I am doing multi-label classification and the evaluation is done by precision_recall_fscore_support
with average = 'samples'
:
predict = array(([1,1,0,0], [1,0,0,1], [1,1,1,1]))
expect = array(([1,1,1,1], [1,1,1,0], [1,0,0,0]))
smp_report = precision_recall_fscore_support(expect, predict, average = 'samples')
f_report = f1_score(expect, predict, average = 'samples')
There are three instances in this examples and the binary value stand for the existence of corresponding four classes.
then smp_report
and f_report
give me (0.58333333333333337, 0.61111111111111105, 0.48888888888888893, None)
and 0.488888888889
respectively.
The f-score is not equal to the result of 2*smp_report[0]*smp_report[1]/(smp_report[0]+smp_report[1])
which is the harmonic mean of precision and recall.
Could anyone tell me how does Sklearn implement this one? The version I am using is 0.15.0.
Scikit-learn first calculates the precision, recall, and harmonic F-measure for each item in your set of lists ( [1,1,0,0], [1,0,0,1], [1,1,1,1]
). It then calculates the mean of those precision values, the mean of those recall values, and the mean of those f-measures, and returns those mean values. These are the P, R, and F values you report above.
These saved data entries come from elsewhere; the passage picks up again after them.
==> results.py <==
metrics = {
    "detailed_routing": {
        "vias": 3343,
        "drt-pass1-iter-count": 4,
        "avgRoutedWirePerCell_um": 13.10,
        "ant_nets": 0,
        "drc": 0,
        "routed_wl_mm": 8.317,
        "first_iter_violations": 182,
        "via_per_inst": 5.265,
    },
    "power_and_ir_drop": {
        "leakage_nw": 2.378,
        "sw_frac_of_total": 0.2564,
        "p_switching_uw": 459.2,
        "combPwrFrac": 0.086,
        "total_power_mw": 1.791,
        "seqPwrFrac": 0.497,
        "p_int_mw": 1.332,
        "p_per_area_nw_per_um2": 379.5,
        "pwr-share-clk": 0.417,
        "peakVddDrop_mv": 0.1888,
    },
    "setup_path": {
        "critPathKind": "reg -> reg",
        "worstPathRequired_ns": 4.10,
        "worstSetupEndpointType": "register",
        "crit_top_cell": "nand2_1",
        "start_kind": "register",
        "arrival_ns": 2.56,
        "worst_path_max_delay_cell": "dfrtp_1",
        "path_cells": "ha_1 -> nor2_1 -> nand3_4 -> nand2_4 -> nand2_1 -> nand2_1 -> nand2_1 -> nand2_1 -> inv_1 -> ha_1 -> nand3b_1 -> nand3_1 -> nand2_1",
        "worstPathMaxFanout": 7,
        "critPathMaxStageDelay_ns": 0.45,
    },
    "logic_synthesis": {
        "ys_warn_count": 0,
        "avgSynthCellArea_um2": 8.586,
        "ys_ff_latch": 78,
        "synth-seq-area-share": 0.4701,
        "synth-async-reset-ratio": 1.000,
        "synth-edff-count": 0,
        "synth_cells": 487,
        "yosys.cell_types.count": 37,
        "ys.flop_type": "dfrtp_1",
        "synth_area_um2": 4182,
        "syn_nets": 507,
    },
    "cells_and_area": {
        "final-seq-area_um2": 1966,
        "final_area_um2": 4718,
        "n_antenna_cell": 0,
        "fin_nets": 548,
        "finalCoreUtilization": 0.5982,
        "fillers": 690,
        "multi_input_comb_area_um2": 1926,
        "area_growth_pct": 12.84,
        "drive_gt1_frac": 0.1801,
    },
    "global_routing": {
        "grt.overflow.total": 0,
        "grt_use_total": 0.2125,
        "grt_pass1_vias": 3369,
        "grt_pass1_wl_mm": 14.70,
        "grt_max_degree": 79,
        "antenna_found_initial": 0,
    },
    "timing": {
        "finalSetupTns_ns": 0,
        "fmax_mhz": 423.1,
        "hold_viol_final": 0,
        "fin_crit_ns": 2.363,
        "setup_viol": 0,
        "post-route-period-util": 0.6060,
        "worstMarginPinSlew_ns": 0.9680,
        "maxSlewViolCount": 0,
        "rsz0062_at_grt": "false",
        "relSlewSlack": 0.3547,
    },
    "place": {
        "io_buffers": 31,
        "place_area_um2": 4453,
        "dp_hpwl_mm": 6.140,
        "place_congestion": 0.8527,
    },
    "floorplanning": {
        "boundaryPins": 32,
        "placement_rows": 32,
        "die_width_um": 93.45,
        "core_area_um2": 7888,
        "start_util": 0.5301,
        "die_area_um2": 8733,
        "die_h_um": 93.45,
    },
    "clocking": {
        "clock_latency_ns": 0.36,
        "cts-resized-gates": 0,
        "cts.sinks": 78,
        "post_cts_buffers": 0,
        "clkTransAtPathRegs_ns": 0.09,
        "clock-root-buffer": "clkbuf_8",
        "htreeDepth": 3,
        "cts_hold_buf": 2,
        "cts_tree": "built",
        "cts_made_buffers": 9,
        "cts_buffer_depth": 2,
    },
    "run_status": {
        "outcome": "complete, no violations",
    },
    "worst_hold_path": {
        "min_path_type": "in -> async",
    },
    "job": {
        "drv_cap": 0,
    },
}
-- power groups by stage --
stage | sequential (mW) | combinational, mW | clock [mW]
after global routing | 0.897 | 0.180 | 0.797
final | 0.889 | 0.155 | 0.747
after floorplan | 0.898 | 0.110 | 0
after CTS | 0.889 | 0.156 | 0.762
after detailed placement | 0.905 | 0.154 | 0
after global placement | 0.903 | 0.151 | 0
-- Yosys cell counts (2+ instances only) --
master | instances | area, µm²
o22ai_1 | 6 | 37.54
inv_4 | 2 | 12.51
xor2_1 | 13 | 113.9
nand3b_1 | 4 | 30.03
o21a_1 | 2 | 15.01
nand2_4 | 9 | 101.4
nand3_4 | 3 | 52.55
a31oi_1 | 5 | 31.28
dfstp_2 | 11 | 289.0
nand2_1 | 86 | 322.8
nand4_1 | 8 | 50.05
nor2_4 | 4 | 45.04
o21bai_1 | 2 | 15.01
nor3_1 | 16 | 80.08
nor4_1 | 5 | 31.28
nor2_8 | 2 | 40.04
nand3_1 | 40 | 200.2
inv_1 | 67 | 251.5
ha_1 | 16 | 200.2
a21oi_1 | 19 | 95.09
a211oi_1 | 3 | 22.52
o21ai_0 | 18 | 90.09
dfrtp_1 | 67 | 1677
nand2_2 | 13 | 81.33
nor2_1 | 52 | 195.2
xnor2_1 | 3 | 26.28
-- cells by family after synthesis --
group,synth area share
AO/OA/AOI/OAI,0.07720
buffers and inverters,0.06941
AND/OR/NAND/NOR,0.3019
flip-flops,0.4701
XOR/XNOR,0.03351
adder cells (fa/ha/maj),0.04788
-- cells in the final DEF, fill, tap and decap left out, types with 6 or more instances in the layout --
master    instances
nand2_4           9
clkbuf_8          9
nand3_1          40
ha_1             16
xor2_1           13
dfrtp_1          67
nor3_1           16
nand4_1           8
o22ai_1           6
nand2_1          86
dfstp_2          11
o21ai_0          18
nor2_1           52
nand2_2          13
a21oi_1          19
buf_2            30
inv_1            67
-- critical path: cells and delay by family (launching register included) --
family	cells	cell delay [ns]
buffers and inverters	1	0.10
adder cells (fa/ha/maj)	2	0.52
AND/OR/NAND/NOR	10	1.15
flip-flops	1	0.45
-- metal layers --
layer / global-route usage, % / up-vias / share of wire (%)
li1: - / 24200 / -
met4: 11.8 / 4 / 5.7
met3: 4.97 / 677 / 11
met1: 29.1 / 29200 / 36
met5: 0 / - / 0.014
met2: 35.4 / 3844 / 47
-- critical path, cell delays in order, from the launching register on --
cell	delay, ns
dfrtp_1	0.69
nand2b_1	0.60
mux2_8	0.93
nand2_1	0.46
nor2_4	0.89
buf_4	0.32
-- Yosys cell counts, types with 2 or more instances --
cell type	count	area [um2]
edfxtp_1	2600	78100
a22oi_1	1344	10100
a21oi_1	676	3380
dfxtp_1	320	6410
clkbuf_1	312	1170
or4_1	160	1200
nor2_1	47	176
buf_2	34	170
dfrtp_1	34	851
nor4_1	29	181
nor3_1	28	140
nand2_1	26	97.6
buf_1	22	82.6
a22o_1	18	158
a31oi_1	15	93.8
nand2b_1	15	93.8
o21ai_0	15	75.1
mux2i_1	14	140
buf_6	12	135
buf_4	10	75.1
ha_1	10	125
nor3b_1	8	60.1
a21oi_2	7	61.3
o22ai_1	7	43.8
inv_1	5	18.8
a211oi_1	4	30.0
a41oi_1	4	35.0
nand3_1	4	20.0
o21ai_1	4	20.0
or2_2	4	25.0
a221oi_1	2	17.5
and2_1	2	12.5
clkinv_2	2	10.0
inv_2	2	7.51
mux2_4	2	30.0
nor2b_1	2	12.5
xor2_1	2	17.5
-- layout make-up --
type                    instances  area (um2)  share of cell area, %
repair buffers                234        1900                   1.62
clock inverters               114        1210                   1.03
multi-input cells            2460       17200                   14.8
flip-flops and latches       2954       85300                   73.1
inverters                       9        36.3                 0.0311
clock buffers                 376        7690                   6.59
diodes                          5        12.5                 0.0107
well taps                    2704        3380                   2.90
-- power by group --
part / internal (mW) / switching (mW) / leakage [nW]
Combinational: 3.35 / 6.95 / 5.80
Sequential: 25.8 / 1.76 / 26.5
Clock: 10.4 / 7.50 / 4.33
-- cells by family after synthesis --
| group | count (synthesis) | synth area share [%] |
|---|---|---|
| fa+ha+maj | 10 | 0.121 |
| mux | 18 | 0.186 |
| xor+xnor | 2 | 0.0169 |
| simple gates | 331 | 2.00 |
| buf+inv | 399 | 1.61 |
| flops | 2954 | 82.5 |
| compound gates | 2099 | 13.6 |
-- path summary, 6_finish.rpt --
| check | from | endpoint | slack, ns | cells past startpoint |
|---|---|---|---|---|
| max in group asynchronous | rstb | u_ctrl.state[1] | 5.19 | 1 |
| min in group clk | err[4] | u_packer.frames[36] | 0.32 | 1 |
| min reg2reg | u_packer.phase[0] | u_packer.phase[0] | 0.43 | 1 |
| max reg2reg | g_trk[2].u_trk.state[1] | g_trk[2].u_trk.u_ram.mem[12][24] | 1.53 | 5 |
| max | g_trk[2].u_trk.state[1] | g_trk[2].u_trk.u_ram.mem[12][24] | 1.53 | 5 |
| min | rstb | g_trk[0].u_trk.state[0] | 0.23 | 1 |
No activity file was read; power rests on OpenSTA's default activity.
It is helpful to calculate the precision, recall, and f-measure values for a single item in your list. To calculate the P, R, and F values for the third item in your list, you can run:
import numpy as np
from sklearn import metrics
predict = np.array([[1,1,1,1]])
expect = np.array([[1,0,0,0]])
smp_report = metrics.precision_recall_fscore_support(expect, predict, beta=1, average = 'samples')
f_report = metrics.f1_score(expect, predict, average = 'samples')
print f_report, smp_report
Running this code gives you 0.4 (0.25, 1.0, 0.40000000000000002)
. The values inside the parenthetical indicate the precision, recall, and f-measure for the classification (in that order). As you can see, the f-measure is the harmonic mean between precision and recall:
2 * [(.25 * 1) / (.25 + 1) ] = .4
By swapping your first two lists into the code above, you can calculate the precision, recall, and harmonic f-measures for each of the three items in your data set:
first item values:
0.666666666667 (1.0, 0.5, 0.66666666666666663)
second item values
0.4 (0.5, 0.33333333333333331, 0.40000000000000002)
third item values
0.4 (0.25, 1.0, 0.40000000000000002)
SK then calculates the mean precision among these precision values, ie: 1 + .5 + .25 / 3 = .5833333333333333)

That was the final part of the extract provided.